I got us going a good head of steam and we’re on course for Tau Ceti e. I’ll do the orbital-insertion burn in about eleven days. While we wait, we may as well have gravity. So we’re back to centrifuge mode.
Eleven days. Truly astonishing. The total distance we’ll be traveling to get there is over 150 million kilometers. That’s about the same as the distance from Earth to the sun. And we’re doing it in eleven days. How? By having an absurd velocity.
I did three hours of thrust to get us going, and I’ll do another three when we get to Tau Ceti e to slow down. Right now, we’re cruising along at 162 kilometers per second. It’s just ridiculous. If you left Earth at that speed, you’d get to the moon in forty minutes.
This entire maneuver, including the burn I’ll have to do to slow down at the end, will consume 130 kilograms of fuel.
Astrophage. Crazy stuff.
Rocky stands in a bulb of clear xenonite in the floor of the control room.
“Boring name,” Rocky says.
“What? What name is boring?” I ask.
He’d spent days building up the Eridian Zone throughout the ship. He even installed his own new tunnels from deck to deck. It’s like having giant hamster Habitrails running everywhere.

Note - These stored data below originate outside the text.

$ cat src/rtl/spi_ram_master.sv
// Host-side SPI master that turns valid/ready RAM requests into two-frame SPI command sequences.
// Optional address-skip cache enabled by defining SPI_RAM_MASTER_ADDR_SKIP_EN.
module spi_ram_master #(
    parameter int IDLE_GAP = 1,
    parameter int RD_GAP   = 2
) (
    input  logic       clk,
    input  logic       rst_n,
    input  logic       req_valid,
    output logic       req_ready,
    input  logic [1:0] req_op,
    input  logic [7:0] req_addr,
    input  logic [7:0] req_wdata,
    output logic       rsp_valid,
    output logic [7:0] rsp_rdata,
    output logic       rsp_err,
    output logic       SS_n,
    output logic       MOSI,
    input  logic       MISO
);

    typedef enum logic [2:0] {
        S_IDLE    = 3'd0,
        S_FRAME1  = 3'd1,
        S_GAP     = 3'd2,
        S_FRAME2  = 3'd3,
        S_RD_WAIT = 3'd4,
        S_RD_CAP  = 3'd5,
        S_RESP    = 3'd6
    } state_t;

    state_t      state_q, state_d;
    logic [3:0]  cnt_q, cnt_d;
    logic [1:0]  op_q;
    logic [7:0]  addr_q;
    logic [7:0]  wdata_q;
    logic [7:0]  shift_q;
    logic        ss_q, ss_d;
    logic        mosi_q, mosi_d;
    logic        ready_q, ready_d;
    logic        rsp_valid_q, rsp_valid_d;
    logic [7:0]  rsp_rdata_q;
    logic        rsp_err_q;

    logic        accept_s;
    logic        is_rd_s;
    logic        illegal_s;
    logic        hit_s;
    logic [10:0] f1_s;
    logic [10:0] f2_s;

    assign accept_s  = (state_q == S_IDLE) && req_valid && ready_q;
    assign is_rd_s   = (op_q == 2'b10);
    assign illegal_s = op_q[0];

    // Each frame is {selector, cmd[1:0], payload[7:0]}, shifted out MSB first.
    assign f1_s = {is_rd_s, is_rd_s, 1'b0, addr_q};
    assign f2_s = {is_rd_s, is_rd_s, 1'b1, (is_rd_s ? 8'h00 : wdata_q)};

`ifdef SPI_RAM_MASTER_ADDR_SKIP_EN
    logic       wr_v_q, wr_v_d;
    logic       rd_v_q, rd_v_d;
    logic [7:0] wr_a_q, wr_a_d;
    logic [7:0] rd_a_q, rd_a_d;

    assign hit_s = ((req_op == 2'b00) && wr_v_q && (wr_a_q == req_addr)) ||
                   ((req_op == 2'b10) && rd_v_q && (rd_a_q == req_addr));

    // Address cache next-state: filled when FRAME1 completes, dropped by an illegal op.
    always_comb begin
        wr_v_d = wr_v_q;
        rd_v_d = rd_v_q;
        wr_a_d = wr_a_q;
        rd_a_d = rd_a_q;
        if (state_q == S_FRAME1) begin
            if (illegal_s) begin
                wr_v_d = 1'b0;
                rd_v_d = 1'b0;
            end else if (cnt_q == 4'd10) begin
                if (is_rd_s) begin
                    rd_v_d = 1'b1;
                    rd_a_d = addr_q;
                end else begin
                    wr_v_d = 1'b1;
                    wr_a_d = addr_q;
                end
            end else begin
                wr_v_d = wr_v_q;
            end
        end else begin
            wr_v_d = wr_v_q;
        end
    end

    // Address cache registers.
    always_ff @(posedge clk or negedge rst_n) begin
        if (!rst_n) begin
            wr_v_q <= 1'b0;
            rd_v_q <= 1'b0;
            wr_a_q <= 8'h00;
            rd_a_q <= 8'h00;
        end else begin
            wr_v_q <= wr_v_d;
            rd_v_q <= rd_v_d;
            wr_a_q <= wr_a_d;
            rd_a_q <= rd_a_d;
        end
    end
`else
    assign hit_s = 1'b0;
`endif

    // Next-state and registered-output decode; outputs appear one edge after the state that drives them.
    always_comb begin
        state_d     = state_q;
        cnt_d       = cnt_q;
        ss_d        = 1'b1;
        mosi_d      = 1'b0;
        rsp_valid_d = 1'b0;
        case (state_q)
            S_IDLE: begin
                if (accept_s) begin
                    cnt_d   = 4'd0;
                    state_d = (hit_s && !req_op[0]) ? S_FRAME2 : S_FRAME1;
                end else begin
                    state_d = S_IDLE;
                end
            end
            S_FRAME1: begin
                if (illegal_s) begin
                    state_d = S_RESP;
                end else begin
                    ss_d   = 1'b0;
                    mosi_d = f1_s[4'd10 - cnt_q];
                    if (cnt_q == 4'd10) begin
                        cnt_d   = 4'd0;
                        state_d = S_GAP;
                    end else begin
                        cnt_d = cnt_q + 4'd1;
                    end
                end
            end
            S_GAP: begin
                if (cnt_q == 4'(IDLE_GAP - 1)) begin
                    cnt_d   = 4'd0;
                    state_d = S_FRAME2;
                end else begin
                    cnt_d = cnt_q + 4'd1;
                end
            end
            S_FRAME2: begin
                ss_d   = 1'b0;
                mosi_d = f2_s[4'd10 - cnt_q];
                if (cnt_q == 4'd10) begin
                    cnt_d   = 4'd0;
                    state_d = is_rd_s ? S_RD_WAIT : S_RESP;
                end else begin
                    cnt_d = cnt_q + 4'd1;
                end
            end
            S_RD_WAIT: begin
                ss_d = 1'b0;
                if (cnt_q == 4'(RD_GAP - 1)) begin
                    cnt_d   = 4'd0;
                    state_d = S_RD_CAP;
                end else begin
                    cnt_d = cnt_q + 4'd1;
                end
            end
            S_RD_CAP: begin
                ss_d = 1'b0;
                if (cnt_q == 4'd7) begin
                    cnt_d   = 4'd0;
                    state_d = S_RESP;
                end else begin
                    cnt_d = cnt_q + 4'd1;
                end
            end
            S_RESP: begin
                rsp_valid_d = 1'b1;
                state_d     = S_IDLE;
            end
            default: begin
                state_d = S_IDLE;
                cnt_d   = 4'd0;
            end
        endcase
        // Ready only while settled in IDLE, so it rises the cycle after the response pulse.
        ready_d = (state_q == S_IDLE) && (state_d == S_IDLE);
    end

    // State, counter and serial/handshake output registers.
    always_ff @(posedge clk or negedge rst_n) begin
        if (!rst_n) begin
            state_q     <= S_IDLE;
            cnt_q       <= 4'd0;
            ss_q        <= 1'b1;
            mosi_q      <= 1'b0;
            ready_q     <= 1'b0;
            rsp_valid_q <= 1'b0;
        end else begin
            state_q     <= state_d;
            cnt_q       <= cnt_d;
            ss_q        <= ss_d;
            mosi_q      <= mosi_d;
            ready_q     <= ready_d;
            rsp_valid_q <= rsp_valid_d;
        end
    end

    // Request latch, MISO capture shift register and held response fields.
    always_ff @(posedge clk or negedge rst_n) begin
        if (!rst_n) begin
            op_q        <= 2'b00;
            addr_q      <= 8'h00;
            wdata_q     <= 8'h00;
            shift_q     <= 8'h00;
            rsp_rdata_q <= 8'h00;
            rsp_err_q   <= 1'b0;
        end else begin
            if (accept_s) begin
                op_q    <= req_op;
                addr_q  <= req_addr;
                wdata_q <= req_wdata;
            end
            if (state_q == S_RD_CAP) begin
                shift_q <= {shift_q[6:0], MISO};
            end
            if (state_q == S_RESP) begin
                rsp_err_q   <= illegal_s;
                rsp_rdata_q <= is_rd_s ? shift_q : 8'h00;
            end
        end
    end

    assign req_ready = ready_q;
    assign rsp_valid = rsp_valid_q;
    assign rsp_rdata = rsp_rdata_q;
    assign rsp_err   = rsp_err_q;
    assign SS_n      = ss_q;
    assign MOSI      = mosi_q;

endmodule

He shifts his weight from one handhold to another. “Tau Ceti e. Boring name.”
“Then give it a name.”
“Me name? No. You name.”
“You were here first.” I unclip my seatbelts and stretch out. “You identified it. You plotted its orbit and location. You name it.”
“This is you ship. You name.”
I shake my head. “Earth-culture rule. If you’re at a place first, you get to name everything you discover there.”
He thinks it over.
Xenonite is truly amazing. Just a centimeter of transparent material separates my one-fifth atmosphere of oxygen pressure from Rocky’s 29 atmospheres of ammonia. Not to mention my 20 degrees Celsius from Rocky’s 210 degrees Celsius.
He’s taken over more of some rooms than others. The dormitory is almost entirely his domain now. I insisted he move all his crap into his compartment, so we agreed he could have most of the space in there.
He also put a large airlock in the dormitory. He based it on the size of the Hail Mary’s airlock on the assumption that anything important in the ship would likely be small enough to fit through that. I can’t ever go into his zone. My EVA suit would never stand up to his environment. I’d get squished like a grape. The airlock is really so we can pass items back and forth.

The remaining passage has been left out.